### [Aim of the task]
Every line below that includes the word "included" needs to be copied.

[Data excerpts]

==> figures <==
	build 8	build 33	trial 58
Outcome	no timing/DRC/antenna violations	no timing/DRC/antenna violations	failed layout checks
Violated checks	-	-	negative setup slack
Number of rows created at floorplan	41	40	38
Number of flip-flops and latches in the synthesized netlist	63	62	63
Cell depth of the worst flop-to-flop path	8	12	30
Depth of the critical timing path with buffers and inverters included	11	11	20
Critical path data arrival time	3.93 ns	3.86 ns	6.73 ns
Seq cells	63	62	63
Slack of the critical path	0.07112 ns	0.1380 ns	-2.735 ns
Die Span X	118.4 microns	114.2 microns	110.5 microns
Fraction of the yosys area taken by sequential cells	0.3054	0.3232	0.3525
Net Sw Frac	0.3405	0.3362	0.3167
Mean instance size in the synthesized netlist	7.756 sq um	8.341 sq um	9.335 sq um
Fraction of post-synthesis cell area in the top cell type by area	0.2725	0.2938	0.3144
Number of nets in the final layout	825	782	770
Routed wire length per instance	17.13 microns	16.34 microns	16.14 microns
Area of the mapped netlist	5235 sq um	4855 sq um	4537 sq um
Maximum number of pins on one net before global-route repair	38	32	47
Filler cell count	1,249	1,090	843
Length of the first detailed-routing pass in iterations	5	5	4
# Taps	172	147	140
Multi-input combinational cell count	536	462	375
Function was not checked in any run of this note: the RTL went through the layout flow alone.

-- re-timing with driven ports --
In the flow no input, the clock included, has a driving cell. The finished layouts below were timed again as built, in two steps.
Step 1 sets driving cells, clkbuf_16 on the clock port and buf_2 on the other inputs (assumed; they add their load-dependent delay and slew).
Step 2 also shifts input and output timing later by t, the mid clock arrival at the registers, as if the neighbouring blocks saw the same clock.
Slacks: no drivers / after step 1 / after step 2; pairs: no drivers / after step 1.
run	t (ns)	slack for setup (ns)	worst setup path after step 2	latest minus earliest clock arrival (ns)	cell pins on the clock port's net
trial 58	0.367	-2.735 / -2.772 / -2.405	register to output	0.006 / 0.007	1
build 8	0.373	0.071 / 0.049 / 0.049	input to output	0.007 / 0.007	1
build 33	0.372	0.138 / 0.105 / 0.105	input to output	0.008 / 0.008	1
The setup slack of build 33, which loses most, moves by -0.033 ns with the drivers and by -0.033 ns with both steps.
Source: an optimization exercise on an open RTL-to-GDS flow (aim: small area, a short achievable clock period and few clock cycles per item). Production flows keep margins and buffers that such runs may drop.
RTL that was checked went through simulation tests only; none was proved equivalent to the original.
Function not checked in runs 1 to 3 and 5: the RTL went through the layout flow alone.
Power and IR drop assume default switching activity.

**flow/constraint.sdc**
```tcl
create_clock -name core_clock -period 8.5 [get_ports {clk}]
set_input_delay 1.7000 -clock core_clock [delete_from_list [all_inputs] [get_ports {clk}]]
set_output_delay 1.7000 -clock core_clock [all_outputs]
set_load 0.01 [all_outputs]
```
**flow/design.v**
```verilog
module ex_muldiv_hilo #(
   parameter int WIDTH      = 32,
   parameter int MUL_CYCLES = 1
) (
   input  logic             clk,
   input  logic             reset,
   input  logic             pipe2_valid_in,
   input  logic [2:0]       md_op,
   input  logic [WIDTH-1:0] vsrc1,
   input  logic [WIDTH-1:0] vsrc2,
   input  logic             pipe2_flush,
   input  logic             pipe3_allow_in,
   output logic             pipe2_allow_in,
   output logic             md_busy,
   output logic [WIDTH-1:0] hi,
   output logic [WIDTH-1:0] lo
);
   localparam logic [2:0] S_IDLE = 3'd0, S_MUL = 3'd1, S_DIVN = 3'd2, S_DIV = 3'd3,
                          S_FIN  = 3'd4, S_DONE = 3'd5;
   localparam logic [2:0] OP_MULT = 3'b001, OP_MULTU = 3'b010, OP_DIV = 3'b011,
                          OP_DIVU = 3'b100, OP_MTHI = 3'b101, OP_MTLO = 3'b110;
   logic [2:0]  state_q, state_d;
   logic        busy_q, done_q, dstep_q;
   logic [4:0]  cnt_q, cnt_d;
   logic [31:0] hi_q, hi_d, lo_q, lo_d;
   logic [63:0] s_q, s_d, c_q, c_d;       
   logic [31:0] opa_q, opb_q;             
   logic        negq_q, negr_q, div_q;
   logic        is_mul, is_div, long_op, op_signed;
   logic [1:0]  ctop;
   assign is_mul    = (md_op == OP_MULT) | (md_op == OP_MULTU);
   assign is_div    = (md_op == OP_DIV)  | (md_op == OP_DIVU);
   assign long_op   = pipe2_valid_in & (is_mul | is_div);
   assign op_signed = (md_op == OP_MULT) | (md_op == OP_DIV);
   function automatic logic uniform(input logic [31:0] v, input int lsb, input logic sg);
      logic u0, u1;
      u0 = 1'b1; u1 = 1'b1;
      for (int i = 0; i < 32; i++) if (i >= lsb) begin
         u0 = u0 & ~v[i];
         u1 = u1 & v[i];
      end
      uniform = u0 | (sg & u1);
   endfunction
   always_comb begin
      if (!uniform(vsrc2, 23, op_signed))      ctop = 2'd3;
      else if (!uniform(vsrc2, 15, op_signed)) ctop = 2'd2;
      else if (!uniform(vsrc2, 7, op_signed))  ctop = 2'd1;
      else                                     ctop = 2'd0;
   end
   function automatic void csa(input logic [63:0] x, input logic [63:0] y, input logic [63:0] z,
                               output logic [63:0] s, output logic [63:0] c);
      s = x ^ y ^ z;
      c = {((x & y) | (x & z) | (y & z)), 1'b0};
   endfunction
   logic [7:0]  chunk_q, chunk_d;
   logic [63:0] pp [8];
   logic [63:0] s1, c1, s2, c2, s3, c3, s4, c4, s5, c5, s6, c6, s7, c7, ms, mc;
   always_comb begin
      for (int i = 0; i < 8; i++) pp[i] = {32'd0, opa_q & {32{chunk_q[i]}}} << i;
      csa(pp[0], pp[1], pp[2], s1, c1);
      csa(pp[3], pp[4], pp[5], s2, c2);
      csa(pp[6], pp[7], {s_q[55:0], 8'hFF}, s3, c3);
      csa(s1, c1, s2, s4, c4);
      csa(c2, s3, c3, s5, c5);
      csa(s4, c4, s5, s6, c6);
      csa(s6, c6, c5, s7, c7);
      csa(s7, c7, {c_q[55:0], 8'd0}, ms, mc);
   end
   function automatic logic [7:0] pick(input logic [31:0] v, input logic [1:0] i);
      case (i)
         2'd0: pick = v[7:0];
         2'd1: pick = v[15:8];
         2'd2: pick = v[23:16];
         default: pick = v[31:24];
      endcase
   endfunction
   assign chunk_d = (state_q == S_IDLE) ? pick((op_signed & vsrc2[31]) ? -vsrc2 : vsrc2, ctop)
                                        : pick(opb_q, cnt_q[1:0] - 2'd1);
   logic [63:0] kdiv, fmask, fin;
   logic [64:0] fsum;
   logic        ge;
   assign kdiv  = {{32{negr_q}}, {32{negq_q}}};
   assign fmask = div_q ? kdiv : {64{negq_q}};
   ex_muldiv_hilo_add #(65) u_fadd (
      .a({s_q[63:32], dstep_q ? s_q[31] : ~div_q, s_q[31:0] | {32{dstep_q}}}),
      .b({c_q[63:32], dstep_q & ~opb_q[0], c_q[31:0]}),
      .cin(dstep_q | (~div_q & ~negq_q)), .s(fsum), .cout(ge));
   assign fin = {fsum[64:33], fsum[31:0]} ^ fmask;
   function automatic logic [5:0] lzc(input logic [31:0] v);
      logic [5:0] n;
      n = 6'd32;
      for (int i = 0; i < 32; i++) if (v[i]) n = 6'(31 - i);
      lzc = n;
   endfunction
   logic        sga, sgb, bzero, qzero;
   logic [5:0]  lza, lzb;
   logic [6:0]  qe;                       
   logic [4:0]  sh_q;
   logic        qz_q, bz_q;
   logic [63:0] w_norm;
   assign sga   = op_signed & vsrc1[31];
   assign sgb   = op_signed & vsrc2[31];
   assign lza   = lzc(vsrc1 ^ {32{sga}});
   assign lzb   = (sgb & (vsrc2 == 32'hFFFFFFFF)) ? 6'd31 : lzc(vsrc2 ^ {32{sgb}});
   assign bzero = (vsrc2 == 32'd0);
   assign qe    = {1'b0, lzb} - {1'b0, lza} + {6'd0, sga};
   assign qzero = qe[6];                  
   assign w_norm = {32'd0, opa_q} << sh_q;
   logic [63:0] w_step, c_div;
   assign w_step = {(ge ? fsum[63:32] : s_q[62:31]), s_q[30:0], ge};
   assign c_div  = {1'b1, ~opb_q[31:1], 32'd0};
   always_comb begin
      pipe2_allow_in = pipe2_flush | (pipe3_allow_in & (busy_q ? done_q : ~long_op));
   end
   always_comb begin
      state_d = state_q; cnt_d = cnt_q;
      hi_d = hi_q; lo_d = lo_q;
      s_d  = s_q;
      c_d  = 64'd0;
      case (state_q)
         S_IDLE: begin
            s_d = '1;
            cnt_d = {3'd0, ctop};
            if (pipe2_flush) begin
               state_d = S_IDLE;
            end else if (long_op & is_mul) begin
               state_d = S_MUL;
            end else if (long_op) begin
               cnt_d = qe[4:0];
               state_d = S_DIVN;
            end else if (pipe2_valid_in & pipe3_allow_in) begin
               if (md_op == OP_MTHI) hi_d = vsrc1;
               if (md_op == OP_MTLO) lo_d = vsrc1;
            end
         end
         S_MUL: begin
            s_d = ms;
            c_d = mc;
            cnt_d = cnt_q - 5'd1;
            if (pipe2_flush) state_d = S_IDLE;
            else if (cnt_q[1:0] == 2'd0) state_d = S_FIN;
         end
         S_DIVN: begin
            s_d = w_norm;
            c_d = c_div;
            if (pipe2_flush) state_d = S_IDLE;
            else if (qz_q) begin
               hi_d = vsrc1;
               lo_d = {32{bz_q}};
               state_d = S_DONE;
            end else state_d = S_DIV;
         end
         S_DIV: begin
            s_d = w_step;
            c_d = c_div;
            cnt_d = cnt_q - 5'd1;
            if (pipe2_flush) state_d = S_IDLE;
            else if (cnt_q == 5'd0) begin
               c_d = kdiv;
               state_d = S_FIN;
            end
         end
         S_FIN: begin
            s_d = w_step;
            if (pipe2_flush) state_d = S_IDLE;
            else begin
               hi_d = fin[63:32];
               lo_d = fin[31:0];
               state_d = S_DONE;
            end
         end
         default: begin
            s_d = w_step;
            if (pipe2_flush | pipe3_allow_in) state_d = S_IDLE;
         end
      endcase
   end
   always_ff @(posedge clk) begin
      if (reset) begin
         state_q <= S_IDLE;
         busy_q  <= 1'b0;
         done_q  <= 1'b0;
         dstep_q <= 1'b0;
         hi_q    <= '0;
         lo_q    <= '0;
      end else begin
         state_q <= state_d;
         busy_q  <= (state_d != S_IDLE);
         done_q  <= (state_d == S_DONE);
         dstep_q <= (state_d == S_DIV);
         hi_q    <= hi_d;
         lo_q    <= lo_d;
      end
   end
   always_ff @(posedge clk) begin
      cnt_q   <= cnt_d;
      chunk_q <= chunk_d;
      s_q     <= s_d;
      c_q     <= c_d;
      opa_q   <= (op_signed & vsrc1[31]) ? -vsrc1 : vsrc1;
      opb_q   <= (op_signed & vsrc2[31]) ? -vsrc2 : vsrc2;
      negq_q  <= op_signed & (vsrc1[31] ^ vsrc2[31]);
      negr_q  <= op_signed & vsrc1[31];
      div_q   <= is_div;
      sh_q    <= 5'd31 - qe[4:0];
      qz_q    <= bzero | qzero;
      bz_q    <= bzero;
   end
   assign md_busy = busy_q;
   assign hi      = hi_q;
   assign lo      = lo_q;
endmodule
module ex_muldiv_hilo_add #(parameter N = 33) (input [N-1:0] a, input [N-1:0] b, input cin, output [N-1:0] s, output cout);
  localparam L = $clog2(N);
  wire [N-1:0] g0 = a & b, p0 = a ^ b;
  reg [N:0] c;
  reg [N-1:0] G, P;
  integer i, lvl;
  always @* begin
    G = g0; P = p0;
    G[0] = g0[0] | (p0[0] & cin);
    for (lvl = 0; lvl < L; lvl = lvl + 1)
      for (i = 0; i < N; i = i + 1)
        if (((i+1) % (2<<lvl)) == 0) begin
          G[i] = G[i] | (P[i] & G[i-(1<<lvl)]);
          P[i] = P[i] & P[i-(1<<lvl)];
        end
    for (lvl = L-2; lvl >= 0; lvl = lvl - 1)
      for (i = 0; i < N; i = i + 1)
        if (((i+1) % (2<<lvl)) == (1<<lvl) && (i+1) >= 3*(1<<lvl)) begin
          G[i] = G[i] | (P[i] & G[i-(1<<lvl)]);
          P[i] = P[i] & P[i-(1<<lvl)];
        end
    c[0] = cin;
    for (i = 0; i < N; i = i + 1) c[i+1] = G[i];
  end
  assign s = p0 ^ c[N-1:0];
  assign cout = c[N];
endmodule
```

### [Written reply]
Depth of the critical timing path with buffers and inverters included	11	11	20
In the flow no input, the clock included, has a driving cell. The finished layouts below were timed again as built, in two steps.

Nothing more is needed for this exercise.